My daily walk during four months of coronavirus lockdown took me only as far as the end of a lane where I could see distant North Pennine fell tops. Today, I am standing on open heathland with nothing above me but sky, looking down on a landscape that falls away at my feet, where cloud shadows race across a deep valley and slide over the horizon.
I had almost forgotten this vertiginous feeling of exhilaration that comes from climbing to a high point where the only sounds are of the wind, my own laboured breathing and the distant yelp of curlews. Their breeding season is over, but the meadow pipit that rises from under my feet is probably raising its second brood.
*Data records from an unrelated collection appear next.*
Context: an optimization exercise on an open-source flow, tuned for small area, a short achievable clock period and few clock cycles per item. The choices shown serve that exercise and are no tape-out recipe. Function was checked by simulation only, so behaviour that the tests miss may differ from the original. Power is estimated from default activity; no workload was simulated.

== run 1 ==
// bounded_fifo_with_keyed_removal_core
module bounded_fifo_with_keyed_removal_core #(
    parameter int DEPTH = 16
) (
    input  logic                              clk,
    input  logic                              rst_n,
    input  logic                              in_valid,
    output logic                              in_ready,
    input  logic [1:0]                        req_type,
    input  logic [bfkr_pkg::FIELD_W-1:0]      proc_num,
    input  logic [bfkr_pkg::FIELD_W-1:0]      arrival_time,
    input  logic [bfkr_pkg::FIELD_W-1:0]      cpu_time,
    input  logic [bfkr_pkg::FIELD_W-1:0]      search_key,
    input  logic                              cfg_valid,
    output logic                              cfg_ready,
    input  logic [bfkr_pkg::LIMIT_W-1:0]      queue_limit,
    output logic                              out_valid,
    input  logic                              out_ready,
    output logic                              status,
    output logic [bfkr_pkg::FIELD_W-1:0]      out_proc_num,
    output logic [bfkr_pkg::FIELD_W-1:0]      out_arrival_time,
    output logic [bfkr_pkg::FIELD_W-1:0]      out_cpu_time,
    output logic                              queue_empty,
    output logic [bfkr_pkg::COUNT_OUT_W-1:0]  record_count
);
clock: 5.5 ns
lec_check: 0
cap_margin: 20
core_margin: 2
core_utilization: 55
cts_cluster_diameter: 100
cts_cluster_size: 30
setup_slack_margin: 2.7
slew_margin: 20
run.sh (not shown) runs the stock make flow with config.mk's settings and CLKGATE_MAP_FILE= SYNTH_SCRIPT=/design/flow/synth_recipe.tcl, a recipe that flattens the netlist after the stock synthesis.
Testbench counts of run 1, summed over its fixed seeds: cycles 4,044, items 4,000.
It hovers for a few seconds, almost level with my head, then sideslips away to land 20 yards ahead, repeating the performance as I draw near, evidently trying to lure me away from a nest.
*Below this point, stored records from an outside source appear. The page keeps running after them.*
This design comes from an exercise in tuning for small area, a short achievable clock period and few clock cycles on the open sky130 flow, not from production work. Function was checked by simulation only, so behaviour that the tests miss may differ from the original. Power and IR drop assume default switching activity.

==> run a: inputs <==
==> flow/design.v <==
package rank_order_encoder_pkg;
  localparam int unsigned IMAGE_SIZE     = 256;
  localparam int unsigned PIXEL_BITS     = 8;
  localparam int unsigned AXI_DATA_WIDTH = 32;
endpackage
module rank_order_img_buf (
  input  logic          clk,
  input  logic [63:0]   wsel,
  input  logic [31:0]   wdata,
  output logic [2047:0] img
);
  always_ff @(posedge clk) begin
    for (int w = 0; w < 64; w++) begin
      if (wsel[w]) img[w*32 +: 32] <= wdata;
    end
  end
endmodule
module rank_order_encoder (
  input  logic        CLK,
  input  logic        RST_N,
  input  logic [31:0] S_TDATA,
  input  logic        S_TVALID,
  output logic        S_TREADY,
  input  logic        S_TLAST,
  input  logic [7:0]  EVT_LIMIT,
  output logic [7:0]  AEROUT_ADDR,
  output logic        AEROUT_REQ,
  input  logic        AEROUT_ACK,
  output logic        BUSY,
  output logic        DONE,
  output logic        FRAME_ERR
);
  function automatic logic [9:0] find_low(input logic [255:0] v);
    logic [255:0]   val, mul;
    logic [2047:0]  idx;
    val = v;
    mul = '0;
    idx = '0;
    for (int l = 0; l < 8; l++) begin
      for (int i = 0; i < (128 >> l); i++) begin
        idx[i*8 +: 8] = val[2*i] ? idx[2*i*8 +: 8] : (idx[(2*i+1)*8 +: 8] | 8'(1 << l));
        mul[i]        = mul[2*i] | mul[2*i+1] | (val[2*i] & val[2*i+1]);
        val[i]        = val[2*i] | val[2*i+1];
      end
    end
    find_low = {mul[0], val[0], idx[7:0]};
  endfunction
  function automatic logic [7:0] find_high(input logic [127:0] v);
    logic [127:0]   val;
    logic [895:0]   idx;
    val = v;
    idx = '0;
    for (int l = 0; l < 7; l++) begin
      for (int i = 0; i < (64 >> l); i++) begin
        idx[i*7 +: 7] = val[2*i+1] ? (idx[(2*i+1)*7 +: 7] | 7'(1 << l)) : idx[2*i*7 +: 7];
        val[i]        = val[2*i] | val[2*i+1];
      end
    end
    find_high = {val[0], idx[6:0]};
  endfunction
  logic [5:0]   wcnt_q;      
  logic         busy_q;      
  logic         srch_q;      
  logic         init_q;      
  logic         mv_q;        
  logic         more_q;      
  logic         odd_q;       
  logic         even_q;      
  logic         fin_q;       
  logic [6:0]   nxt_q;       
  logic         nv_q;        
  logic [255:0] match_q;     
  logic [7:0]   rem_q;       
  logic [127:0] lvl_map_q;   
  logic         pend_q;      
  logic         armed_q;     
  logic [7:0]   addr_q;      
  logic         clr_q;       
  logic         ferr_q;
  logic         rdy_q;       
  logic [63:0]  wsel_q;      
  logic         drdy_q;      
  logic [2047:0] img;
  logic xfer, last_word, first_word;
  assign S_TREADY   = rdy_q;
  assign xfer       = S_TVALID && rdy_q;
  assign last_word  = (wcnt_q == 6'd63);
  assign first_word = (wcnt_q == 6'd0);
  rank_order_img_buf u_img_buf (
    .clk   (CLK),
    .wsel  (wsel_q),
    .wdata (S_TDATA),
    .img   (img)
  );
  logic [127:0] hits;
  logic [15:0]  dec_h [4];
  logic [7:0]   dec_l [4];
  always_comb begin
    for (int k = 0; k < 4; k++) begin
      for (int j = 0; j < 16; j++) dec_h[k][j] = (S_TDATA[k*8+4 +: 4] == 4'(j));
      for (int j = 0; j < 8; j++)  dec_l[k][j] = (S_TDATA[k*8+1 +: 3] == 3'(j));
    end
    for (int j = 0; j < 128; j++) begin
      hits[j] = 1'b0;
      for (int k = 0; k < 4; k++) begin
        hits[j] = hits[j] | (dec_h[k][j/8] & dec_l[k][j%8] & ((j != 0) | S_TDATA[k*8]));
      end
    end
  end
  logic [255:0] cand, eqv, lsb, taken;
  logic [127:0] used;
  logic [9:0]   low_r;
  logic [7:0]   high_r;
  logic         any_odd, any_even;
  always_comb begin
    high_r = find_high(lvl_map_q);
    for (int i = 0; i < 256; i++) begin
      lsb[i] = img[i*8];
      eqv[i] = (img[i*8+1 +: 7] == nxt_q);
    end
    any_odd  = |(eqv & lsb);
    any_even = |(eqv & ~lsb) && (nxt_q != 7'd0);      
    cand     = match_q & (lsb | {256{!odd_q}});
    low_r    = find_low(cand);
    for (int i = 0; i < 256; i++) taken[i] = clr_q && (addr_q == 8'(i));
    for (int j = 0; j < 128; j++) used[j]  = (nxt_q == 7'(j));
  end
  logic ack_ev, avail, take, step, load, run;
  assign ack_ev = pend_q && armed_q && AEROUT_ACK;
  assign avail  = !pend_q || ack_ev;
  assign run    = srch_q && !init_q;
  assign step   = run && (!mv_q || !more_q);             
  assign load   = step && !(mv_q && even_q);             
  assign take   = run && mv_q && more_q && avail;        
  assign DONE = drdy_q && !AEROUT_ACK;
  logic [5:0] wcnt_d;
  logic       busy_d, srch_d, fin_d, pend_d, armed_d, ferr_d, rdy_d;
  always_comb begin
    wcnt_d  = wcnt_q;
    busy_d  = busy_q;
    srch_d  = srch_q;
    fin_d   = fin_q;
    pend_d  = pend_q;
    armed_d = armed_q;
    ferr_d  = 1'b0;
    if (xfer) begin
      if (S_TLAST && last_word) begin
        wcnt_d = '0;
        busy_d = 1'b1;
        srch_d = 1'b1;
        fin_d  = 1'b0;
      end else if (S_TLAST || last_word) begin
        wcnt_d = '0;
        ferr_d = 1'b1;
      end else begin
        wcnt_d = wcnt_q + 6'd1;
      end
    end
    if (DONE) begin
      busy_d = 1'b0;
      fin_d  = 1'b0;
    end
    if ((load && !nv_q) || (take && (rem_q == 8'd1))) begin
      srch_d = 1'b0;
      fin_d  = 1'b1;
    end
    if (take) begin
      pend_d  = 1'b1;
      armed_d = 1'b0;
    end else if (ack_ev) begin
      pend_d  = 1'b0;
      armed_d = 1'b0;
    end else if (pend_q && !AEROUT_ACK) begin
      armed_d = 1'b1;
    end
    rdy_d = !busy_d || (fin_d && (wcnt_d != 6'd63));
  end
  always_ff @(posedge CLK) begin
    if (!RST_N) begin
      wcnt_q  <= '0;
      busy_q  <= 1'b0;
      srch_q  <= 1'b0;
      fin_q   <= 1'b0;
      pend_q  <= 1'b0;
      armed_q <= 1'b0;
      ferr_q  <= 1'b0;
      rdy_q   <= 1'b1;
      wsel_q  <= 64'd1;
      drdy_q  <= 1'b0;
    end else begin
      wcnt_q  <= wcnt_d;
      busy_q  <= busy_d;
      srch_q  <= srch_d;
      fin_q   <= fin_d;
      pend_q  <= pend_d;
      armed_q <= armed_d;
      ferr_q  <= ferr_d;
      rdy_q   <= rdy_d;
      for (int w = 0; w < 64; w++) wsel_q[w] <= rdy_d && (wcnt_d == 6'(w));
      drdy_q  <= busy_d && fin_d && !pend_d;
    end
  end
  always_ff @(posedge CLK) begin
    lvl_map_q <= (lvl_map_q & ~{128{xfer && first_word}} & ~(used & {128{load}}))
               | (hits & {128{xfer}});
  end
  always_ff @(posedge CLK) begin
    if (load) match_q <= eqv;
    else      match_q <= match_q & ~taken;
  end
  always_ff @(posedge CLK) begin
    nxt_q  <= high_r[6:0];
    nv_q   <= high_r[7];
    init_q <= 1'b0;
    clr_q  <= take;
    if (xfer && S_TLAST && last_word) begin
      init_q <= 1'b1;
      mv_q   <= 1'b0;
      rem_q  <= EVT_LIMIT;
    end
    if (step && !load) begin                           
      odd_q  <= 1'b0;
      even_q <= 1'b0;
      more_q <= 1'b1;
    end else if (load) begin
      mv_q   <= 1'b1;
      odd_q  <= any_odd;
      even_q <= any_odd && any_even;
      more_q <= 1'b1;                                  
    end
    if (take) begin
      addr_q <= low_r[7:0];
      more_q <= low_r[9];
      if (rem_q != 8'd0) rem_q <= rem_q - 8'd1;
    end
  end
  assign AEROUT_REQ  = pend_q && !AEROUT_ACK;
  assign AEROUT_ADDR = addr_q;
  assign BUSY        = busy_q;
  assign FRAME_ERR   = ferr_q;
endmodule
Patches of bell heather, Erica cinerea, are in bloom, but it will be a fortnight before ling, Calluna vulgaris, with its paler flowers, and cross-leaved heath, Erica tetralix, coalesce to become a purple carpet that will be visible from miles away. For the moment, the colours are more muted.
Fresh new fronds of hard fern and emerald cushions of sphagnum moss adorn a drainage ditch beside the path. Sorrel, the food plant of small copper caterpillars, fills patches of bare ground with flower spikes that are the colour of dried blood. In the shelter of a drystone wall, soft cushions of heath bedstraw, covered in a constellation of minute white, star-shaped flowers, attract small heath butterflies.
But the most arresting plants here are grasses, in restless movement when their flower heads bend before a blustery wind. White pennants of cottongrass (Eriophorum angustifolium – botanically a sedge) sway in wetter hollows. Drifts of Deschampsia flexuosa, wavy hair-grass, with wiry red stems and dense panicles of shiny florets, sparkle in the sunlight; from a distance they look like puffs of smoke.
Ahead, the sandy track snakes across the moor, shimmering in sunshine that’s interrupted only by a few passing clouds. I could not have wished for a better day to return to the fells.